Myriam Marianne Chaumeil1, Christopher G.
Boyd2, Beatrice Gini3, Raquel Santos2,
Jacqueline de La Torre2, Christina Ng2, Huijan Yang3,
Akio Iwanami3, Subramanian Sukumar1, Tomoko Ozawa2,
Russel O. Pieper2, Paul Mischel3, C. David James2,
Sabrina M. Ronen1
1Radiology, University of
California, San Francisco, San Francisco, CA, United States; 2Neurological
Surgery, University of California San Francisco, San Francisco, CA, United
States; 3Pathology & Lab.

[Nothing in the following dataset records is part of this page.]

$ cat config.mk
export PLATFORM = sky130hd
export DESIGN_NAME = mode_cfg_latch
export DESIGN_NICKNAME = d
export VERILOG_FILES = /design/src/rtl/mcl_pkg.sv /design/src/rtl/mcl_sync_edge.sv /design/src/rtl/mcl_capture_timer.sv /design/src/rtl/mcl_cfg_regs.sv /design/src/rtl/mode_cfg_latch.sv
export SDC_FILE = /design/constraint.sdc
export NUM_CORES = 1
export LEC_CHECK = 0
export CAP_MARGIN = 0
export CORE_AREA = 2 2 39 41
export DETAILED_ROUTE_END_ITERATION = 8
export DIE_AREA = 0 0 41 43
export GPL_ROUTABILITY_DRIVEN = 1
export PLACE_DENSITY = 0.55
export SYNTH_ARGS = -nofsm -noshare
export SYNTH_HDL_FRONTEND = slang
export SYNTH_SLANG_ARGS = --single-unit
$ cat constraint.sdc
create_clock -name clk -period 1.2 [get_ports clk]
set_input_delay 0.24 -clock clk [delete_from_list [all_inputs] [get_ports clk]]
set_output_delay 0.24 -clock clk [all_outputs]
set_load 0.005 [all_outputs]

Medicine, University of California
Los Angeles, Los Angeles, CA, United States
In an effort to design an efficient stem cell (SCs)-based therapy product for the treatment of glioblastoma (GBM) tumors, we compared the pathotropism of two different SCs sources towards GBM tumors, human mesenchymal stem cells (hMSCs) and fetal neural stem cells (fNSCs). Using MR imaging and dynamic contrast enhanced MRI at 14.1Tesla, MPIO-labeled hMSCs and fNSCs biodistributions were characterized over a 7-day period. The tropism of both fNSCs and hMSCs was found to be comparable: both SCs types first localized at the tumor edges, in highly neovascularized regions, then in the tumor mass and also further away tracking tumor microsatellites.